2. Space is at a premium already, as noted, given the ~25 percent drop in volumes (against what we had thought were “easy” comparisons!)

• New space costs ~$1-2mm/mile.

• Although rails have built storage in transit (SIT) yards for plastics shippers, storage hardly fits the PSR philosophy.

• A rail-car holds ~700/bl of oil; there are 30K-50K available (all-in) “new” (117) tank cars — if every car was so utilized, that would be 35mmb.

One VLCC can hold 2mmb — that’s equal to 30-32 100-car train-sets, and 34 miles of track!

• The storage would likely be all over the North American rail network.

3. Costs — where the steel meets the rail

Scrapping still, even today, nets ~$5k/car — no muss, no fuss.

• Hazmat regulations apply (which costs money and time) — could this be changed in an “emergency”

• Corrosion is a factor — although I have been repeatedly told that most cars are stored clean and mostly ready to go, for CBR/S, a corrosion coating costing ~$8-12K/car would be necessary.

• Hazmat storage rates top ~$10/day (non hazmat is ~$3-7) — but even at $15, meaning $50K/month per 100-car set, versus the liability risk.

•·Daily storage rates may be only ~$1/bl — that seems reasonable, on the face of it, but it excludes transportation and assembly, transloading, etc.

•·Add in the switching costs ($350/car for hazmat, $200 for non).

• Plus the costs of assembling the fleets from around the North American network.

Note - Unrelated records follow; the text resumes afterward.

**src/rtl/bitframe_rx.sv**
```systemverilog
// bitframe_rx: decodes '0'/'1' ASCII bit frames terminated by '*' into LEN-bit words.
// Define BITFRAME_RX_STATS_EN to add saturating good/bad frame counters.
module bitframe_rx #(
   parameter int LEN = 64
) (
   input  logic           clk_48mhz,
   input  logic           reset,
   input  logic [7:0]     in_data,
   input  logic           in_valid,
   output logic           in_ready,
   output logic [LEN-1:0] frame_data,
   output logic           frame_valid,
   output logic           err_len,
   output logic           err_char,
   output logic [7:0]     bit_count
`ifdef BITFRAME_RX_STATS_EN
   ,
   output logic [15:0]    good_count,
   output logic [15:0]    bad_count
`endif
);
   typedef enum logic {SYNC, COLLECT} state_t;
   state_t state_q, state_d;
   logic [LEN-1:0] shadow_q, shadow_d;
   logic [7:0] count_d;
   logic hs, is_star, is_bit, fv_d, el_d, ec_d;
   assign in_ready = !reset;
   assign hs = in_valid && in_ready;
   assign is_star = in_data == 8'h2A;
   assign is_bit = in_data[7:1] == 7'h18;
   always_comb begin
      state_d = state_q;
      count_d = bit_count;
      shadow_d = shadow_q;
      fv_d = 1'b0;
      el_d = 1'b0;
      ec_d = 1'b0;
      if (hs && state_q == SYNC) begin
         state_d = is_star ? COLLECT : SYNC;
         count_d = 8'd0;
      end else if (hs && is_star) begin
         fv_d = bit_count == 8'(LEN);
         el_d = bit_count != 8'(LEN);
         count_d = 8'd0;
      end else if (hs && is_bit) begin
         count_d = bit_count + {7'd0, bit_count != 8'hFF};
         // Only positions below LEN exist; overlong frames are counted, not stored
         for (int i = 0; i < LEN; i++)
            if (bit_count == 8'(i)) shadow_d[i] = in_data[0];
      end else if (hs) begin
         ec_d = 1'b1;
         state_d = SYNC;
         count_d = 8'd0;
      end
   end
   always_ff @(posedge clk_48mhz) shadow_q <= shadow_d;
   always_ff @(posedge clk_48mhz) begin
      if (reset) begin
         state_q <= SYNC;
         bit_count <= 8'd0;
         frame_data <= '0;
         frame_valid <= 1'b0;
         err_len <= 1'b0;
         err_char <= 1'b0;
      end else begin
         state_q <= state_d;
         bit_count <= count_d;
         frame_data <= fv_d ? shadow_q : frame_data;
         frame_valid <= fv_d;
         err_len <= el_d;
         err_char <= ec_d;
      end
   end
`ifdef BITFRAME_RX_STATS_EN
   always_ff @(posedge clk_48mhz) begin
      if (reset) begin
         good_count <= 16'd0;
         bad_count <= 16'd0;
      end else begin
         good_count <= good_count + {15'd0, fv_d && good_count != 16'hFFFF};
         bad_count <= bad_count + {15'd0, (el_d || ec_d) && bad_count != 16'hFFFF};
      end
   end
`endif
endmodule
```
**config.mk**
```make
export PLATFORM = sky130hd
export DESIGN_NAME = bitframe_rx
export DESIGN_NICKNAME = d
export VERILOG_FILES = /design/src/rtl/bitframe_rx.sv
export SDC_FILE = /design/constraint.sdc
export NUM_CORES = 1
export LEC_CHECK = 0
export BUFFER_PORTS_ARGS = -buffer_cell sky130_fd_sc_hd__buf_2
export CORE_ASPECT_RATIO = 0.5
export CORE_UTILIZATION = 30
export CTS_CLUSTER_DIAMETER = 200
export CTS_CLUSTER_SIZE = 25
export DETAILED_ROUTE_END_ITERATION = 12
export PLACE_DENSITY_LB_ADDON = 0.05
export SETUP_SLACK_MARGIN = 0.1
export SYNTH_ARGS = -nofsm -noshare
export SYNTH_HDL_FRONTEND = slang
export SYNTH_SLANG_ARGS = --single-unit
```
**constraint.sdc**
```tcl
create_clock -name clk_48mhz -period 3.9 [get_ports clk_48mhz]
set_input_delay 0.195 -clock clk_48mhz [delete_from_list [all_inputs] [get_ports clk_48mhz]]
set_output_delay 0.195 -clock clk_48mhz [all_outputs]
set_load 0.01 [all_outputs]
```
==> run_results.csv <==
group,metric,value,unit
sta,finalSetupViolations,0,
logic_synthesis,synth_nets,552,
sta,fin_crit_sh,61.32,%
setup_path,cp-end-kind,"register",
cells_and_area,n_antenna_cell,0,
global_routing,grt_pass1_vias,4161,
sta,tns,0,ns
routing,avgRoutedWirePerCell,18.06,um
place,detailed_place_hpwl,9.650,mm
setup_path,worstSetupStartpointType,"register",
pwr,power.leakage,2.349,nW
setup_path,cp.required,4.24,ns
setup_path,cp_max_fo,37,
sta,maxSlewViolCount,0,
clock_tree,numCtsBuffers,17,
logic_synthesis,netlist_instances,539,
routing,drc_errors,8,
clock_tree,cts-resized-gates,0,
clock_tree,cts_setup_buffers,0,
clock_tree,h-tree-depth,4,
pwr,vdd_ir_drop_max,0.3297,mV
cells_and_area,drive_above_1_share,21.77,%
floorplanning,rows,34,
sta,tightest_slew,0.8191,ns
clock_tree,insertion_delay,0.41,ns
place,pre_cts_slack,1.187,ns
routing,drtIter0Drc,373,
clock_tree,cts_hold_buffers,0,
floorplanning,coreArea,0.01757,sq mm
clock_tree,clkTransAtPathRegs,0.06,ns
clock_tree,cts_root_buffer,"clkbuf_16",
cells_and_area,nNetsFinal,620,
floorplanning,die_x,192.8,um
global_routing,grt_use_total,17.31,%
place,port_buffers,86,
global_routing,grt_max_degree,67,
sta,fmax,418.1,MHz
sta,hold_viol,0,
setup_path,crit_arrival,2.73,ns
setup_path,cp_cell_sequence,"nor4_1 > and3_2 > buf_4 > nand3_1 > a21oi_1",
worst_hold_path,hold_class,"in -> reg",
clock_tree,clock_path_buffers,2,
floorplanning,die_area,0.01877,sq mm
run_status,status,"complete, but fails checks",
global_routing,overflow,0,
floorplanning,pin_count,87,
sta,rsz0062_at_grt,"false",
routing,vias,4305,
cells_and_area,areaGrowthSynthToFinish,22.65,%
setup_path,max_stage_delay,0.62,ns
sta,relSlewSlack,45.23,%
routing,ant_nets,0,
routing,dr.pass1.iters,9,
place,globalplace.congestion,0.7712,
run,maxCapViolations,0,
routing,via_per_inst,5.041,
floorplanning,initial_core_util,31.06,%
global_routing,grt_pass1_wl,24.47,mm
logic_synthesis,ys_types,36,
pwr,powerDensity,504.2,mW/mm^2
global_routing,antenna_found_initial,0,
setup_path,crit_family,"simple AND/OR/NAND/NOR gates",
routing,finalWirelength,15.42,mm
setup_path,worst-setup-path-type,"reg -> reg",
sta,period_needed,2.392,ns
setup_path,worst-path-buf-inv,1,
sta,fin_skew,0.01163,ns
logic_synthesis,synth_area_per_cell,10.13,sq um
floorplanning,die_y,97.38,um
logic_synthesis,ys_ff_latch,140,
logic_synthesis,yosysWarningCount,0,
clock_tree,cts_tree,"yes",
setup_path,crit_slowest_cell,"and3_2",
sta,timing.final.ws_setup,1.508,ns
run_status,violations,"design-rule violations",
logic_synthesis,synth_area,0.005458,sq mm
logic_synthesis,yosysSeqAreaShare,63.09,%
clock_tree,cts_sinks,140,
==> tightest hold or removal path, stage by stage <==
cell and delay (ns):
buf_2 0.12, o21ai_0 0.09, nand2_1 0.07, a21oi_1 0.05
==> synthesized netlist by cell type <==
| cell type | n | area share, % |
|---|---|---|
| nor3_1 | 5 | 0.46 |
| buf_1 | 1 | 0.069 |
| and4_1 | 2 | 0.32 |
| a21oi_1 | 71 | 6.5 |
| buf_6 | 3 | 0.62 |
| nor2b_1 | 6 | 0.69 |
| or4b_4 | 1 | 0.25 |
| dfxtp_1 | 76 | 28 |
| nor3b_1 | 1 | 0.14 |
| edfxtp_1 | 64 | 35 |
| nor3_2 | 1 | 0.18 |
| buf_4 | 2 | 0.28 |
| nand4_2 | 2 | 0.46 |
| buf_2 | 3 | 0.28 |
| and3_1 | 3 | 0.34 |
| nand3_1 | 74 | 6.8 |
| nor2_1 | 73 | 5.0 |
| a22oi_1 | 2 | 0.28 |
| nand2b_1 | 3 | 0.34 |
| o21ai_0 | 65 | 6.0 |
| nand4_1 | 6 | 0.69 |
| clkbuf_1 | 38 | 2.6 |
| a211oi_1 | 2 | 0.28 |
| o21a_1 | 1 | 0.14 |
| o21ai_1 | 7 | 0.64 |
| ha_1 | 2 | 0.46 |
| nor4_1 | 3 | 0.34 |
| nand3b_1 | 2 | 0.28 |
| inv_1 | 2 | 0.14 |
| nand4bb_1 | 1 | 0.21 |
| nand2_1 | 12 | 0.83 |
| nand4b_4 | 1 | 0.44 |
| or3b_2 | 1 | 0.16 |
| nor4_4 | 1 | 0.39 |
| or4b_1 | 1 | 0.18 |
| nand4b_1 | 1 | 0.16 |
==> where the power goes <==
part           internal, W  switching [W]
Sequential         0.00153   0.0000000537
Clock              0.00114       0.000653
Combinational   0.00000871      0.0000375
==> cell usage in the layout (no fill, tap or decap), types with 3 or more instances in the layout <==
| cell | count |
|---|---|
| nor2_1 | 73 |
| nand3_1 | 74 |
| bufinv_16 | 5 |
| a21oi_1 | 71 |
| nand4_1 | 6 |
| o21ai_1 | 7 |
| buf_4 | 10 |
| nand2_1 | 12 |
| buf_2 | 86 |
| dfxtp_1 | 76 |
| nor3_1 | 5 |
| nor2b_1 | 6 |
| o21ai_0 | 65 |
| inv_6 | 3 |
| nand2b_1 | 3 |
| clkbuf_16 | 17 |
| edfxtp_1 | 64 |
| nor4_1 | 3 |
==> metrics by stage <==
step	util (%)	total power, W	instance area [sq um]	cells	hold slack (ns)
2_1_floorplan	-	0.001587	5458	539	0.2939
3_3_place_gp	34.42	0.001612	6047	822	0.4604
3_5_place_dp	34.42	0.001611	6047	822	0.4623
4_1_cts	38.10	0.003413	6694	854	0.1433
5_1_grt	38.10	0.003482	6694	854	0.2103
6_report	38.10	0.003375	6694	854	0.1677
==> final cells by class <==
type                       instances  area [sq um]
clock buffer                      19         432.9
timing repair buffer              96         505.5
sequential                       140          3443
fill                            1793         10880
multi-input combinational        350          1798
clock inverter                    13         214.0
inverter                           2         7.507
tap                              234         292.8
==> worst paths after layout <==
| kind | endpoint | startpoint | depth (start not counted) | slack [ns] |
|---|---|---|---|---|
| max | frame_data[15]$_SDFFE_PP0P_ | bit_count[1]$_SDFFE_PP0P_ | 5 | 1.51 |
| min | state_q$_SDFFE_PP0P_ | in_valid | 4 | 0.17 |
| max reg2reg | frame_data[15]$_SDFFE_PP0P_ | bit_count[1]$_SDFFE_PP0P_ | 5 | 1.51 |
| min reg2reg | frame_data[58]$_SDFFE_PP0P_ | frame_data[58]$_SDFFE_PP0P_ | 2 | 0.47 |
==> flip-flops by register name (all words and copies together), names as in the netlist <==
| register | flops |
|---|---|
| frame_data | 64 |
| shadow_q | 64 |
| bit_count | 8 |
| err_char | 1 |
| err_len | 1 |
| frame_valid | 1 |
| state_q | 1 |
==> cells by family after synthesis <==
| group | count (synthesis) | share of synthesized area (%) |
|---|---|---|
| compound gates | 148 | 13.80 |
| fa+ha+maj | 2 | 0.4584 |
| buf+inv | 49 | 3.989 |
| flops | 140 | 63.09 |
| simple gates | 200 | 18.66 |
==> layer usage <==
| metal | up-vias | GRT usage [%] | share of wire, % |
|---|---|---|---|
| li1 | 2086 | - | - |
| met1 | 2121 | 27.28 | 53 |
| met2 | 88 | 23.55 | 42 |
| met3 | 10 | 3.648 | 4.4 |
| met4 | 0 | 3.998 | 0.69 |
| met5 | - | 0 | 0 |
No activity file was read; power rests on OpenSTA's default activity.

4. Time, the ruler of us all...

• So I think I get the idea here: If the time were to be extended … maybe the leasing companies could help change the real deal-breaker — 1B! Most observers see this as a short-term opportunity, which is hard for rails and leasing companies owning long-lived assets scattered across the continent. But not all see it that way. Will the June WTI futures cause a repeat of the May debacle? Watch here.

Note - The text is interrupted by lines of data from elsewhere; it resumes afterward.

`src/rtl/alu_exec_ctrl.sv`:
```
// alu_exec_ctrl: sequences the 8-bit ALU as a register-to-register datapath; ALU_EXEC_OVERLAP_EN accepts the next command in WB
module alu_exec_ctrl (
  input  logic       clk,
  input  logic       rst_n,
  input  logic       cmd_valid,
  output logic       cmd_ready,
  input  logic       cmd_load,
  input  logic [3:0] cmd_op,
  input  logic [1:0] cmd_dst,
  input  logic [1:0] cmd_src_a,
  input  logic [1:0] cmd_src_b,
  input  logic [7:0] cmd_imm,
  output logic [7:0] alu_a,
  output logic [7:0] alu_b,
  output logic [3:0] alu_sel,
  input  logic [7:0] alu_result,
  input  logic       alu_carry,
  input  logic       alu_zero,
  input  logic       alu_negative,
  input  logic [1:0] rd_addr,
  output logic [7:0] rd_data,
  output logic       flag_c,
  output logic       flag_z,
  output logic       flag_n,
  output logic       done
);
`ifdef ALU_EXEC_OVERLAP_EN
  localparam logic OVL = 1'b1;
`else
  localparam logic OVL = 1'b0;
`endif
  typedef enum logic [1:0] {IDLE, EXEC, WB} state_t;
  state_t     state_q, state_d;
  logic       load_q, load_d, ready_q, ready_d, done_q, done_d, acc;
  logic [3:0] op_q, op_d;
  logic [1:0] dst_q, dst_d, src_a_q, src_a_d, src_b_q, src_b_d;
  logic [7:0] imm_q, imm_d, res_q, res_d;
  logic       cc_q, cc_d, cz_q, cz_d, cn_q, cn_d;
  logic       fc_q, fc_d, fz_q, fz_d, fn_q, fn_d;
  logic [7:0] rf_q [4];
  logic [7:0] rf_d [4];
  assign acc       = cmd_valid && ready_q;
  assign cmd_ready = ready_q;
  assign done      = done_q;
  assign alu_a     = rf_q[src_a_q];
  assign alu_b     = rf_q[src_b_q];
  assign alu_sel   = op_q;
  assign rd_data   = rf_q[rd_addr];
  assign flag_c    = fc_q;
  assign flag_z    = fz_q;
  assign flag_n    = fn_q;
  always_comb begin
    load_d  = acc ? cmd_load : load_q;
    op_d    = acc ? cmd_op : op_q;
    dst_d   = acc ? cmd_dst : dst_q;
    src_a_d = acc ? cmd_src_a : src_a_q;
    src_b_d = acc ? cmd_src_b : src_b_q;
    imm_d   = acc ? cmd_imm : imm_q;
    state_d = acc ? EXEC : state_q == EXEC ? WB : IDLE;
    res_d   = state_q == EXEC ? (load_q ? imm_q : alu_result) : res_q;
    cc_d    = state_q == EXEC ? alu_carry : cc_q;
    cz_d    = state_q == EXEC ? alu_zero : cz_q;
    cn_d    = state_q == EXEC ? alu_negative : cn_q;
    rf_d    = rf_q;
    fc_d    = fc_q;
    fz_d    = fz_q;
    fn_d    = fn_q;
    if (state_q == WB) begin
      rf_d[dst_q] = res_q;
      fz_d = load_q ? fz_q : cz_q;
      fn_d = load_q ? fn_q : cn_q;
      fc_d = (!load_q && op_q[3:2] == 2'b00) ? cc_q : fc_q;
    end
    done_d  = state_q == EXEC;
    ready_d = state_d == IDLE || (OVL && state_d == WB);
  end
  always_ff @(posedge clk) begin
    if (!rst_n) begin
      state_q <= IDLE;
      load_q  <= 1'b0;
      op_q    <= '0;
      dst_q   <= '0;
      src_a_q <= '0;
      src_b_q <= '0;
      imm_q   <= '0;
      res_q   <= '0;
      cc_q    <= 1'b0;
      cz_q    <= 1'b0;
      cn_q    <= 1'b0;
      rf_q    <= '{default: 8'h00};
      fc_q    <= 1'b0;
      fz_q    <= 1'b0;
      fn_q    <= 1'b0;
      ready_q <= 1'b1;
      done_q  <= 1'b0;
    end else begin
      state_q <= state_d;
      load_q  <= load_d;
      op_q    <= op_d;
      dst_q   <= dst_d;
      src_a_q <= src_a_d;
      src_b_q <= src_b_d;
      imm_q   <= imm_d;
      res_q   <= res_d;
      cc_q    <= cc_d;
      cz_q    <= cz_d;
      cn_q    <= cn_d;
      rf_q    <= rf_d;
      fc_q    <= fc_d;
      fz_q    <= fz_d;
      fn_q    <= fn_d;
      ready_q <= ready_d;
      done_q  <= done_d;
    end
  end
endmodule

```
`config.mk`:
```
export PLATFORM = sky130hd
export DESIGN_NAME = alu_exec_ctrl
export DESIGN_NICKNAME = d
export VERILOG_FILES = /design/src/rtl/alu_exec_ctrl.sv
export SDC_FILE = /design/constraint.sdc
export NUM_CORES = 1
export LEC_CHECK = 0
export BUFFER_PORTS_ARGS = -buffer_cell sky130_fd_sc_hd__buf_4
export CAP_MARGIN = 30
export CORE_ASPECT_RATIO = 1.4
export CORE_MARGIN = 1
export CORE_UTILIZATION = 54
export DETAILED_ROUTE_END_ITERATION = 6
export HOLD_SLACK_MARGIN = 0.05
export PLACE_DENSITY_LB_ADDON = 0.1
export SYNTH_ARGS = -nofsm -noshare
export SYNTH_HDL_FRONTEND = slang
export SYNTH_SLANG_ARGS = --single-unit
export TNS_END_PERCENT = 50
```
`constraint.sdc`:
```
create_clock -name clk -period 4.15 [get_ports clk]
set_input_delay 0 -clock clk [delete_from_list [all_inputs] [get_ports clk]]
set_output_delay 0 -clock clk [all_outputs]
set_load 0.05 [all_outputs]
```
Word-level counts from Yosys, hierarchy flattened --
Cells that the tools add are included.
Word-level totals: bits in registers 69, input port bits 35, output and inout bits 33, logic and storage cells 55
Operators by class: order comparisons 5, equality and inequality tests 2, multiplexer cells 15, bitwise logic cells 5, reductions and logical operators 8
Operators with widths (count):
- 8-bit two-way mux | 8
- 8-bit binary-select mux with 2-bit select | 3
- 32-bit bitwise mux | 1
- 8-bit demux with 2-bit select | 1
- 3-bit greater-or-equal comparator, second input constant | 4
- 2-bit NOT with 3-bit output | 4
- 2-bit zero test | 2
- 2-bit two-way mux | 2
- 2-bit AND reduction | 2
- 1-bit logical AND | 3
- 3-bit by 1-bit < comparator with 1-bit output, second input constant | 1
- 2-bit by 1-bit equality test with 1-bit output, second input constant | 1
- 2-bit equality test, second input constant | 1
- 1-bit zero test | 1
- 1-bit NOT | 1

Logic depth before layout (Yosys ltp) --
depth in word-level cells 6, depth in mapped cells 5, depth with buffers taken out 3

Least setup slack after synthesis --
Ideal clock, no wire load.
path kind register -> register, start point register ready_q, in the netlist cmd_ready, end point register op_q[3], in the netlist alu_sel[3], setup time 0.076 ns, arrival time 1.300 ns, required time 4.074 ns, path slack 2.775 ns, stages on the path, launching flop included 5, buffers on the path 1, period minus slack after synthesis 1.375 ns, cell sequence dfxtp_1 -> and2_1 -> clkbuf_1 -> nand2_1 -> a21boi_0
On the way: word-level cells in the longest chain between the ends 1
RTL lines:
- start: declaration | RTL line 34 | logic load_q, load_d, ready_q, ready_d, done_q, done_d, acc;
- start signal: assignment | RTL line 112 | ready_q <= ready_d;
- 1-bit logical AND | RTL line 42 | assign acc = cmd_valid && ready_q;
- end signal: assignment | RTL line 99 | op_q <= op_d;
- end: declaration | RTL line 35 | logic [3:0] op_q, op_d;
No other way between the ends. A chain may end at the register's enable or synchronous reset.

Worst setup path after layout --
start point register src_a_q[0], end point output port alu_a[2]
On the way: word-level cells in the longest chain between the ends 4
RTL lines:
- start: declaration | RTL line 36 | logic [1:0] dst_q, dst_d, src_a_q, src_a_d, src_b_q, src_b_d;
- start signal: assignment | RTL line 101 | src_a_q <= src_a_d;
- 2-bit NOT with 3-bit output (implied by the code) | RTL line 45 | assign alu_a = rf_q[src_a_q];
- 8-bit binary-select mux with 2-bit select | RTL line 45
- 8-bit two-way mux (implied by the code) (2 in a row) | RTL line 45
- end: declaration | RTL line 13 | output logic [7:0] alu_a,
No other way between the ends. The select of a mux whose other input is x is not followed.

==> out/results.tsv <==
stage	metric	value	unit
placement	Placed Area	3580	sq um
sta	Setup TNS	0	ns
floorplanning	Core ar.	5570	sq um
clock_tree	Root Driver	clkbuf_8	
grt	vias in the first global route	2460	
floorplanning	Initial Util	0.564	
synthesis	flop and latch count out of synthesis	69	
setup_path	worst-path fanout max	9	
setup_path	Critical-path top delay cell	dfxtp_1	
synthesis	Yosys cell types	24	
power_and_ir_drop	part of the power in registers	0.542	
setup_path	crit path kind	reg -> out	
sta	Setup violations, final	0	
setup_path	CP Capture Type	primary output	
routing	drt drc	0	
clock_tree	CTS tree	built	
power_and_ir_drop	maximum VDD drop	259	uV
placement	DP HPWL	4.56	mm
routing	vias	2513	
synthesis	syn_area_per_cell	10.4	sq um
finish	area added between synthesis and finish	28.9	%
grt	largest net degree at the start of global routing	79	
floorplanning	Die Ht	92.2	um
routing	Post-DRT Antenna Nets	0	
routing	DR iter-0 viols	133	
placement	gpl congestion	0.717	
synthesis	Synth area leader	dfxtp_1	
floorplanning	die width	66.4	um
synthesis	dominant cells by area after synthesis	dfxtp_1 (44%), mux4_2 (17%), nand2_1 (6.7%)	
finish	cell area after layout	4040	sq um
synthesis	Synth top area share	0.440	
clock_tree	H-tree levels	3	
sta	FMAX	0.548	GHz
routing	Avg WL per Cell	15.4	um
routing	Via density	5.52	
clock_tree	CTS Buf Count	9	
synthesis	Synth Instances	302	
grt	initial antenna violation count	0	
grt	total grt overflow	0	
setup_path	crit-path max cell delay	0.69	ns
power_and_ir_drop	Pleak	1.63	nW
finish	area of the multi-input gates	1600	sq um
power_and_ir_drop	clock power share	0.341	
routing	router iterations before antenna repair	4	
setup_path	Worst Path Arrival	1.82	ns
sta	final hold violation count	0	
power_and_ir_drop	Psw	328	uW
finish	ANT cells	0	
synthesis	Ys Warns	0	
floorplanning	row count	32	
routing	Post-Route WL	7.00	mm
finish	share of layout cells above drive strength 1	0.295	
clock_tree	# clock sinks	69	
floorplanning	DIE AREA	6120	sq um
flow_run	Max Cap Viol	0	
finish	Layout Nets	417	
clock_tree	clock slew at reported path FFs	0.07	ns
grt	first-pass GRT wire length	11.8	mm
setup_path	startpoint types	flop	
sta	RSZ-0062 raised after global routing	no	
clock_tree	clk buf depth	2	
grt	GRT Overall Usage	0.259	
finish	Fillers	405	
power_and_ir_drop	Net Sw Frac	0.251	
status	status	completed	
synthesis	sequential area share after synthesis	0.440	
clock_tree	CTS resizes	0	
setup_path	Critical Path RT	4.15	ns
floorplanning	I/O pin count	68	
sta	Period minus WS final	1.82	ns
sta	worst rel slew slack	0.488	
finish	register area	1380	sq um
synthesis	Mapped Area	3140	sq um
clock_tree	Post-CTS Repair Setup Buffers	0	
power_and_ir_drop	Comb power frac	0.117	
sta	final slew viol count	0	
setup_path	critical path cell sequence	mux4_2 > buf_4	
clock_tree	clk_lat worst skew	0.34	ns
power_and_ir_drop	PD cells	323	nW/um^2
placement	Port-buffer cells	67	
synthesis	Syn Nets	337	
sta	final period utilization	0.440	
sta	worst slew pin tran	0.768	ns
sta	Worst Skew	0.00406	ns
worst_hold_path	HP Class	in -> reg	
power_and_ir_drop	internal power	979	uW
[critical path, delay by kind of cell (launching register included)]
kind                   cells  cell delay (ns)
multiplexers               1             0.59
flip-flops                 1             0.69
buffers and inverters      1             0.21
[power by group through the flow]
stage                     clock [mW]  sequential [mW]  combinational, mW
final                          0.445            0.708              0.153
after global routing           0.486            0.711              0.167
after CTS                      0.457            0.708              0.152
after detailed placement           0            0.723              0.129
after global placement             0            0.721              0.127
after floorplan                    0            0.719             0.0870
[synth_stat cells (all sizes together)]
master,number
nand4bb,2
mux4,24
and3,2
nor3b,1
clkbuf,15
a21oi,1
a21boi,19
nor2b,6
nand2,56
or4b,1
buf,15
nand3,32
nand4b,1
nor2,1
and2,2
o211a,8
mux2i,13
dfxtp,69
a41o,1
o21ai,33
[cells in the final DEF (no fill, tap or decap)]
master         instances
dfxtp_1               69
buf_4                 68
nand2_1               56
dlygate4sd3_1         31
nand3_1               30
o21ai_0               25
mux4_2                24
a21boi_0              19
mux2i_1               13
clkbuf_8               9
o21ai_2                8
o211a_1                8
nor2b_1                6
clkbuf_1               5
nand3_2                2
nand4bb_1              2
and3_1                 2
and2_1                 2
clkinv_2               2
or4b_1                 1
nand4b_1               1
nor3b_2                1
nor2_1                 1
a21oi_1                1
a41o_1                 1
[flip-flops by register name, indices dropped and copies added (netlist names)]
register and cells:
dst_q 2, load_q 1, cmd_ready 1, flag_z 1, state_q 2, flag_c 1, rf_q 32, src_b_q 2
res_q 8, done 1, cz_q 1, cc_q 1, cn_q 1, imm_q 8, alu_sel 4, src_a_q 2
flag_n 1
[cells by family after synthesis]
group | Yosys count | share of synthesized area
AO/OA/AOI/OAI | 62 | 0.138
buffers and inverters | 30 | 0.0486
flip-flops | 69 | 0.440
multiplexers | 37 | 0.214
AND/OR/NAND/NOR | 104 | 0.159
[stage by stage]
stage / power [mW] / cells / hold slack [ns] / util / worst slack, ns
final: 1.31 / 455 / 0.182 / 0.727 / 2.33
after global routing: 1.36 / 455 / 0.257 / 0.727 / 2.26
after CTS: 1.32 / 455 / 0.183 / 0.727 / 2.31
after detailed placement: 0.851 / 408 / 0.257 / 0.643 / 2.53
after global placement: 0.848 / 408 / 0.253 / 0.643 / 2.56
after floorplan: 0.806 / 302 / 0.145 / - / 2.77
[final cells by class]
class | count | share of cell area
Clock buffer | 14 | 0.0353
Clock inverter | 2 | 0.00248
Multi-Input combinational cell | 203 | 0.397
Sequential cell | 69 | 0.342
Tap cell | 68 | 0.0210
Timing Repair Buffer | 99 | 0.203
[what timing repair did]
item	in CTS	in global routing
hold buffers	31	0
endpoints found under the setup margin	0	0
hold endpoints to repair	31	0
[per-layer routing]
metal | vias to the layer above | wire length [um] | GRT usage
li1 | 1252 | - | -
met4 | 0 | 140 | 0.117
met1 | 1183 | 2950 | 0.306
met5 | - | 0 | 0
met3 | 12 | 253 | 0.0361
met2 | 66 | 3660 | 0.452
[path summary, 6_finish.rpt]
kind	from	depth (start not counted)	endpoint	slack [ns]
worst max-delay path	src_a_q[0]$_SDFFE_PN0P_	2	alu_a[2]	2.33
worst min-delay path	rst_n	2	cmd_ready$_SDFF_PN1_	0.18
worst max register to register	dst_q[1]$_SDFFE_PN0P_	3	rf_q[30]$_SDFFE_PN0P_	2.53
worst min register to register	imm_q[4]$_SDFFE_PN0P_	2	imm_q[4]$_SDFFE_PN0P_	0.46
Power figures use the tool's default switching activity.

• One idea I and others have had is take the all outdated (or soon to be) 111 and 1232 cars, and move them empty to, say Cushing, Oklahoma; create permanent (and cheaper) purely storage tracks (think: mobile home parks), removing them from transport regs, from C1 cares and connect them to the big tanks there. Most that I have asked were praising the innovative mindset of the questioner, but also skeptical of the ability to move them to one place quickly enough to take advantage of what could be — by rail standards — a short-er term opportunity (versus that $5K scrap fee in hand).